### [YOUR TASK]
The answer must be every line of the records below that contains the word "signal".

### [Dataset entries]
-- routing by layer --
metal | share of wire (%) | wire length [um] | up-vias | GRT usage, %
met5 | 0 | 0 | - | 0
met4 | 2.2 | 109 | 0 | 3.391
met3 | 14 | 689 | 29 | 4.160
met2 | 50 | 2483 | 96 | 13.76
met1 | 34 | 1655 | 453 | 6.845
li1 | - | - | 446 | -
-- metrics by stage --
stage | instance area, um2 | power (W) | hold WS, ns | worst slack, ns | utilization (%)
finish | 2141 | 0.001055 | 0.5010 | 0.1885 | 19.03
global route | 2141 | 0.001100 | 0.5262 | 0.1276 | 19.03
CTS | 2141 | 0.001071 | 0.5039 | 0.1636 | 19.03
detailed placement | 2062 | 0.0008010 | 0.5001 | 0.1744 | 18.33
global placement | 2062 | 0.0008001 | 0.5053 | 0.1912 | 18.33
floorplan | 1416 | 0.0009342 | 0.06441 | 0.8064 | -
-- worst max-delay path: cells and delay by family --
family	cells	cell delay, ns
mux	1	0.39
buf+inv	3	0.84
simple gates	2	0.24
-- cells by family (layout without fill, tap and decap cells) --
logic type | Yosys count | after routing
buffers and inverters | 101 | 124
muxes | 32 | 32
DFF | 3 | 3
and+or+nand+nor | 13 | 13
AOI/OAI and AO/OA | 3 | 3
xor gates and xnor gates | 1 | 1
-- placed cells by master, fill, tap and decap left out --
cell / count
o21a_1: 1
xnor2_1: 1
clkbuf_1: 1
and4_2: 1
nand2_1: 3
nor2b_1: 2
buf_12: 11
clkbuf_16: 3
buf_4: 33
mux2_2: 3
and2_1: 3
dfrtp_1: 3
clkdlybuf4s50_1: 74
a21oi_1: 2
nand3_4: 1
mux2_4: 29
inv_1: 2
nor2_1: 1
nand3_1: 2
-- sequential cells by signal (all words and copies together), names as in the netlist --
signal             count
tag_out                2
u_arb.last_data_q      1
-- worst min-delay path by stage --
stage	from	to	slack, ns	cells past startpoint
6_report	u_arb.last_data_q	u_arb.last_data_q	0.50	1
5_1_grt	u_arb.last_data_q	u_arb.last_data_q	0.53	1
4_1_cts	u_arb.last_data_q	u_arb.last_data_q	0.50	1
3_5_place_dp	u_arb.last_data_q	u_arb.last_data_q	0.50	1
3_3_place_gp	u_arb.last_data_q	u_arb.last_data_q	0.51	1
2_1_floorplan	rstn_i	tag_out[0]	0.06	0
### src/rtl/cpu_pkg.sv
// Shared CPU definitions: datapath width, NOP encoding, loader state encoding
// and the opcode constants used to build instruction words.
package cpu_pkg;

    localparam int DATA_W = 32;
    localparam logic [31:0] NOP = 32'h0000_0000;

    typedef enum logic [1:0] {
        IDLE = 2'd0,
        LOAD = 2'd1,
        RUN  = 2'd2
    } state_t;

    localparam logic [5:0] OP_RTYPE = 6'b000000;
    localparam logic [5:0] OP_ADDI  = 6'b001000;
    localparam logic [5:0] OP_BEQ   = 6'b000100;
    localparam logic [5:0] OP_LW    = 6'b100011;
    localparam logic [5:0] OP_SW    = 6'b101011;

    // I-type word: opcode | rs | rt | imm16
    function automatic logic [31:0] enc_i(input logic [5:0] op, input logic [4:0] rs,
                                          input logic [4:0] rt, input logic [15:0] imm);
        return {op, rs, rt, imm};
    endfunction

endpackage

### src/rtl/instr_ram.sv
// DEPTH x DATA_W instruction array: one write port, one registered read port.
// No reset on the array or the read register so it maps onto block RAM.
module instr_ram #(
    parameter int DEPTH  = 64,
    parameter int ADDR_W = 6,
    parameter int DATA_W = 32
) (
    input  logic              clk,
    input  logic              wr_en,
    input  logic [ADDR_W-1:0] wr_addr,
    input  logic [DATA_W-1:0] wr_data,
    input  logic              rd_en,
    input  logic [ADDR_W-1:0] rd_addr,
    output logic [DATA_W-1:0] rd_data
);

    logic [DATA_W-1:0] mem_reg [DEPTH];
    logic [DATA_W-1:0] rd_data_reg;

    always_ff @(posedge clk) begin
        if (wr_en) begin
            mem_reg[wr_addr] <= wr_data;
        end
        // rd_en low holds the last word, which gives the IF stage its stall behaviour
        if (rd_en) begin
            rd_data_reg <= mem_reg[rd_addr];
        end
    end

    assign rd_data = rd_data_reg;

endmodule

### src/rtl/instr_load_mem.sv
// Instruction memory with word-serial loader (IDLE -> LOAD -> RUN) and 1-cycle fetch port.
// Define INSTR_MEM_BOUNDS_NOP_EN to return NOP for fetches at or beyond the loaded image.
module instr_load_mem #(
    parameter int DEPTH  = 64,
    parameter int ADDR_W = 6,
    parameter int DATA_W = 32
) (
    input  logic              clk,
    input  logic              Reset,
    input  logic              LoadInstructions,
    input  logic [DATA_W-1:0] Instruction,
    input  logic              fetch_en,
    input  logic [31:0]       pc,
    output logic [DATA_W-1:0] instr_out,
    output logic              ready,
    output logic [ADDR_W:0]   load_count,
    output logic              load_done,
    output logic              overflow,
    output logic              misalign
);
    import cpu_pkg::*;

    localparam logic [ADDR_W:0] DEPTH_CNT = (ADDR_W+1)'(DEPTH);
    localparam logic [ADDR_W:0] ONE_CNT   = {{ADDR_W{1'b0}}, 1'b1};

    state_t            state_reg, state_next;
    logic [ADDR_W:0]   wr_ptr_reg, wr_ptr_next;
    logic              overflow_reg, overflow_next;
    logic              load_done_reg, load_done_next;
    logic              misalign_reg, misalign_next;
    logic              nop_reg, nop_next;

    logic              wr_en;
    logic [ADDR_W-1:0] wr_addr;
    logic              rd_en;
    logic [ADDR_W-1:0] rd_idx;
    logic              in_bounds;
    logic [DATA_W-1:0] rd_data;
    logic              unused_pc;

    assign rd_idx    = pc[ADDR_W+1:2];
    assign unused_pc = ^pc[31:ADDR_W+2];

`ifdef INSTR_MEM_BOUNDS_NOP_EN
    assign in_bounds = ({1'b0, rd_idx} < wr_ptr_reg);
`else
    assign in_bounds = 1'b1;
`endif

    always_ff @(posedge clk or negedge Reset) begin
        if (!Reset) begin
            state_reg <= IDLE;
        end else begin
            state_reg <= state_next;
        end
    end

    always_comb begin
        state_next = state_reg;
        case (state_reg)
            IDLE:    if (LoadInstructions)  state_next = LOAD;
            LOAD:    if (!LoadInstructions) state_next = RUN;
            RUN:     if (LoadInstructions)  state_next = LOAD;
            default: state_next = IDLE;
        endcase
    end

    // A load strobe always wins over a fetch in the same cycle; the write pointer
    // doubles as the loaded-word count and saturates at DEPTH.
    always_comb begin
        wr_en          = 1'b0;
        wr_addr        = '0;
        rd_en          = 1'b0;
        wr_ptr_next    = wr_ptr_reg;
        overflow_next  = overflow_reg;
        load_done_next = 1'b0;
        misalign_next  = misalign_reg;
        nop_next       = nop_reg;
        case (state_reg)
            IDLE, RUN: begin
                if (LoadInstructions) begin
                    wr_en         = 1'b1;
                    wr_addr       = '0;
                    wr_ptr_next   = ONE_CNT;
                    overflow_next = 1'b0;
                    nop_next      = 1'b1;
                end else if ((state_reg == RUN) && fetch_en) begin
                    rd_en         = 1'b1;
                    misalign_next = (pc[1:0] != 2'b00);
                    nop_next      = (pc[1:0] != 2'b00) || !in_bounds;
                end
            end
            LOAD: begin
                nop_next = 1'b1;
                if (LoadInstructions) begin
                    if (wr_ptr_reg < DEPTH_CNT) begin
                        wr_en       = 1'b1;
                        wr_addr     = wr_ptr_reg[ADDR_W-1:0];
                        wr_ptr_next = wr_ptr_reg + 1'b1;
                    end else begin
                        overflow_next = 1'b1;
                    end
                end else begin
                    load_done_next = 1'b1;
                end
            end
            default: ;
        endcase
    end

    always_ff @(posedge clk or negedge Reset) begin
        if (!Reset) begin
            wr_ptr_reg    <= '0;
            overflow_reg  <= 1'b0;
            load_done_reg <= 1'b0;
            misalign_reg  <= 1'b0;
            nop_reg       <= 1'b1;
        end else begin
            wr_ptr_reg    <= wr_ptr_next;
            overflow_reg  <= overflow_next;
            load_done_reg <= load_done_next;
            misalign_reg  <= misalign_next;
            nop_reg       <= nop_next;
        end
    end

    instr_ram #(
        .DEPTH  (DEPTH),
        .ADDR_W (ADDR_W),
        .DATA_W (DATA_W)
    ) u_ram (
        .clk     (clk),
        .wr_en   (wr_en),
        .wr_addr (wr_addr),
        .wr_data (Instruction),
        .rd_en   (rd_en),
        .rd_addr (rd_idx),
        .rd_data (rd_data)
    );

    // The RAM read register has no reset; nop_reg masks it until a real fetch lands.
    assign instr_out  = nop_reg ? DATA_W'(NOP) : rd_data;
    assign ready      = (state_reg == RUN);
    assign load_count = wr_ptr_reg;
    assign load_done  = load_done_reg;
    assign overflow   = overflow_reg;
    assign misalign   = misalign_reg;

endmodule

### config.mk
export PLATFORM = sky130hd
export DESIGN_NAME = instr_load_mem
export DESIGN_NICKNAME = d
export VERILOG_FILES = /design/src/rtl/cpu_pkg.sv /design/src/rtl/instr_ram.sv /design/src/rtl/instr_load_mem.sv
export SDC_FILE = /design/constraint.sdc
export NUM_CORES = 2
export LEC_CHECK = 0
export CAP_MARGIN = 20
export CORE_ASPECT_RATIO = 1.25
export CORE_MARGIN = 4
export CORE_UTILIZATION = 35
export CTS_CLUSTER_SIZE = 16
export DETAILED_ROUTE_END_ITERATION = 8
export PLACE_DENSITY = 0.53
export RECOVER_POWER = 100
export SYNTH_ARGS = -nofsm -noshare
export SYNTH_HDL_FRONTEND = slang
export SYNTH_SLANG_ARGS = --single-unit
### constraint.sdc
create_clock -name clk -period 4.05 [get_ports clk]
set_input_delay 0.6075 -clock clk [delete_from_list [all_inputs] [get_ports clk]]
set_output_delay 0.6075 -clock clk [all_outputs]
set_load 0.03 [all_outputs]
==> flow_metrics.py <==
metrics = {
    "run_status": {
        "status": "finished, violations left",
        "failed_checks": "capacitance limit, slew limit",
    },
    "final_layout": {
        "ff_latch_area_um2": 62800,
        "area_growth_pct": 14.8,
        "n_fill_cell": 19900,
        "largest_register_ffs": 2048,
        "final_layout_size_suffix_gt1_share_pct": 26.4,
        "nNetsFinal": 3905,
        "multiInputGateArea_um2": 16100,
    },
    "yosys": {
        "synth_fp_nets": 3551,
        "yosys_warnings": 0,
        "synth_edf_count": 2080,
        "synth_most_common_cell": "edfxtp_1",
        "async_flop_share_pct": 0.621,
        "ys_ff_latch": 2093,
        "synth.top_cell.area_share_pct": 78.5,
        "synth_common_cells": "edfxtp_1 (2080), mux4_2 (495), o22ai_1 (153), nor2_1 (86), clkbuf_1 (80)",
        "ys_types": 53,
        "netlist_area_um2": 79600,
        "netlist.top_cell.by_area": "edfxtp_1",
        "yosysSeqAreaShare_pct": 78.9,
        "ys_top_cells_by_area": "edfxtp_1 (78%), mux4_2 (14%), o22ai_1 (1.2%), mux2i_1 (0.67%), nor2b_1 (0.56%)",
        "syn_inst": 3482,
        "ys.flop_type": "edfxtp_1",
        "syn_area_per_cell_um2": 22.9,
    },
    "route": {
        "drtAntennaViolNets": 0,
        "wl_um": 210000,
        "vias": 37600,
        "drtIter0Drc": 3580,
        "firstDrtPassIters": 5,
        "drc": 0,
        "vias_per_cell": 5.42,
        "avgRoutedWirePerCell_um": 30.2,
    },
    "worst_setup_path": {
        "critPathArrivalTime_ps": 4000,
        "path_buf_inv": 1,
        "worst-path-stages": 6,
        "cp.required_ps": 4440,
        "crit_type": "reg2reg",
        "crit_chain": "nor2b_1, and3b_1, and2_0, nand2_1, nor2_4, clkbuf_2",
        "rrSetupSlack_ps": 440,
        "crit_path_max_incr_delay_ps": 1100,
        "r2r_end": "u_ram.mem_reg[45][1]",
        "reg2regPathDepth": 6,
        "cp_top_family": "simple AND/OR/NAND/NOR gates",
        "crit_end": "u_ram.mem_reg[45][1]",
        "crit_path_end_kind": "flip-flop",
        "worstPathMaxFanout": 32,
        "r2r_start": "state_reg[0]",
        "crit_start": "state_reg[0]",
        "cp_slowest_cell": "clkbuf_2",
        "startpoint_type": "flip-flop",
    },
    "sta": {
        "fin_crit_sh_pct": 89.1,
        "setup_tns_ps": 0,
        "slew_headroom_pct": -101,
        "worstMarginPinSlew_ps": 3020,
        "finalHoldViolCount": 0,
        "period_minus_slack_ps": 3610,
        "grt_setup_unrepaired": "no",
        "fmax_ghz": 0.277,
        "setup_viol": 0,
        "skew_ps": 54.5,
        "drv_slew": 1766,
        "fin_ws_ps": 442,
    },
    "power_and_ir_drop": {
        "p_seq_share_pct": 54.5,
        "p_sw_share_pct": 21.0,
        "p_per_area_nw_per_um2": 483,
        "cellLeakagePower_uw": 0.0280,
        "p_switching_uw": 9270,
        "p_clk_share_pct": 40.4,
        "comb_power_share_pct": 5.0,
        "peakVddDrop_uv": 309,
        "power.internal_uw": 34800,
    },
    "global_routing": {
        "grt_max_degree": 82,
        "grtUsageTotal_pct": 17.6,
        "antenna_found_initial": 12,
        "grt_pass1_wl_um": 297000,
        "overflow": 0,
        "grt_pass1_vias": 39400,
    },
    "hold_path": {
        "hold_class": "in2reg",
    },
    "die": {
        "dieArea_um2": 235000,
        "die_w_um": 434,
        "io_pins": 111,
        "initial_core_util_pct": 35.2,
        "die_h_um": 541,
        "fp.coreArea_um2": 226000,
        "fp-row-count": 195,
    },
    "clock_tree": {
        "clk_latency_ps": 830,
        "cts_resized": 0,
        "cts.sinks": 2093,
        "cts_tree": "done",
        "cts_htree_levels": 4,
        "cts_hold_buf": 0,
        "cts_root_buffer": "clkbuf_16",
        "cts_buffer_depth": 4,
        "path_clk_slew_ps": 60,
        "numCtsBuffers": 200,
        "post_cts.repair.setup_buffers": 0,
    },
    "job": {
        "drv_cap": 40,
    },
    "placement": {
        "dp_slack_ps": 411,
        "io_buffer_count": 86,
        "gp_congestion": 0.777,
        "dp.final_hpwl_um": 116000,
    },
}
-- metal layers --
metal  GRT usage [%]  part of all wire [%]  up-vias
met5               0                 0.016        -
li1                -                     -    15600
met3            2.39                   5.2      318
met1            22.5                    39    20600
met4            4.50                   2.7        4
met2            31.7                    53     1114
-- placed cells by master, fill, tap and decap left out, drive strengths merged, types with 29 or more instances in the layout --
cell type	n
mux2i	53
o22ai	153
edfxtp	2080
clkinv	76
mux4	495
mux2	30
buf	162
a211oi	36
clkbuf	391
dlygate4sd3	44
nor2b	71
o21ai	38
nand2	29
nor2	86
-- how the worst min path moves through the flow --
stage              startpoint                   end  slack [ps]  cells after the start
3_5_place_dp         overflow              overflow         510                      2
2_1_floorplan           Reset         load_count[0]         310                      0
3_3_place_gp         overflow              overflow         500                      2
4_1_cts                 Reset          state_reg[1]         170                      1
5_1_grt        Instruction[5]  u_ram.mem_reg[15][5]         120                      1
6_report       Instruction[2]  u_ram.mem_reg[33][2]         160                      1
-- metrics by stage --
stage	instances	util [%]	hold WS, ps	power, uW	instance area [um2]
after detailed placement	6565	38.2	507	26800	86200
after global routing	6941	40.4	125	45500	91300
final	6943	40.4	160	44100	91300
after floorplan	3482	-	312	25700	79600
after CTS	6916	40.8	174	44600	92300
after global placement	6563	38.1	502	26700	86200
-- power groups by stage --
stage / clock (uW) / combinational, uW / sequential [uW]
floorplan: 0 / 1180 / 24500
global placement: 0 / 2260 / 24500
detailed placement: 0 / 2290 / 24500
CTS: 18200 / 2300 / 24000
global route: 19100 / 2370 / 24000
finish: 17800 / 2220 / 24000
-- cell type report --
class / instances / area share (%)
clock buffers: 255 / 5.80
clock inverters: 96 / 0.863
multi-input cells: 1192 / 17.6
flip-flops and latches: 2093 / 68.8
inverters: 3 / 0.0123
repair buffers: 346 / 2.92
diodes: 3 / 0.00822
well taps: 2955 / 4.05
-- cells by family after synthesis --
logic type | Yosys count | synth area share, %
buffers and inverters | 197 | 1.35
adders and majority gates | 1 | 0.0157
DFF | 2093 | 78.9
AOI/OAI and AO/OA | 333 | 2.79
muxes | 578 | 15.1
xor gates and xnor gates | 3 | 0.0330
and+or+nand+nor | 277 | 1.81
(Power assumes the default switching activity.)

### [PROBLEM SOLUTION]
-- sequential cells by signal (all words and copies together), names as in the netlist --
signal             count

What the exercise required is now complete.